◆ Problem ◆
Write out again only the lines running from the one that contains "export SYNTH_SLANG_ARGS = --single-unit" to the end of the records below, including both the first and the last.

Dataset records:
===== config.mk =====
export PLATFORM = sky130hd
export DESIGN_NAME = http_request_byte_parser
export DESIGN_NICKNAME = d
export VERILOG_FILES = /design/src/sv/hrp_pkg.sv /design/src/sv/http_request_byte_parser.sv /design/src/sv/hrp_front.sv /design/src/sv/hrp_queue.sv /design/src/sv/hrp_engine.sv
export VERILOG_INCLUDE_DIRS = /design/src /design/src/sv
export SDC_FILE = /design/constraint.sdc
export NUM_CORES = 1
export LEC_CHECK = 0
export BUFFER_PORTS_ARGS = -buffer_cell sky130_fd_sc_hd__buf_2
export CAP_MARGIN = 20
export CORE_MARGIN = 2
export CORE_UTILIZATION = 58
export CTS_BUF_LIST = sky130_fd_sc_hd__clkbuf_2 sky130_fd_sc_hd__clkbuf_4 sky130_fd_sc_hd__clkbuf_8
export DETAILED_ROUTE_END_ITERATION = 10
export GPL_TIMING_DRIVEN = 0
export PLACE_DENSITY = 0.87
export SYNTH_ARGS = -nofsm -noshare
export SYNTH_HDL_FRONTEND = slang
export SYNTH_SLANG_ARGS = --single-unit
export TNS_END_PERCENT = 1

===== constraint.sdc =====
create_clock -name clk -period 5.9 [get_ports clk]
set_input_delay 0.59 -clock clk [delete_from_list [all_inputs] [get_ports clk]]
set_output_delay 0.59 -clock clk [all_outputs]
set_load 0.1 [all_outputs]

◆ Response box ◆
export SYNTH_SLANG_ARGS = --single-unit
export TNS_END_PERCENT = 1

===== constraint.sdc =====
create_clock -name clk -period 5.9 [get_ports clk]
set_input_delay 0.59 -clock clk [delete_from_list [all_inputs] [get_ports clk]]
set_output_delay 0.59 -clock clk [all_outputs]
set_load 0.1 [all_outputs]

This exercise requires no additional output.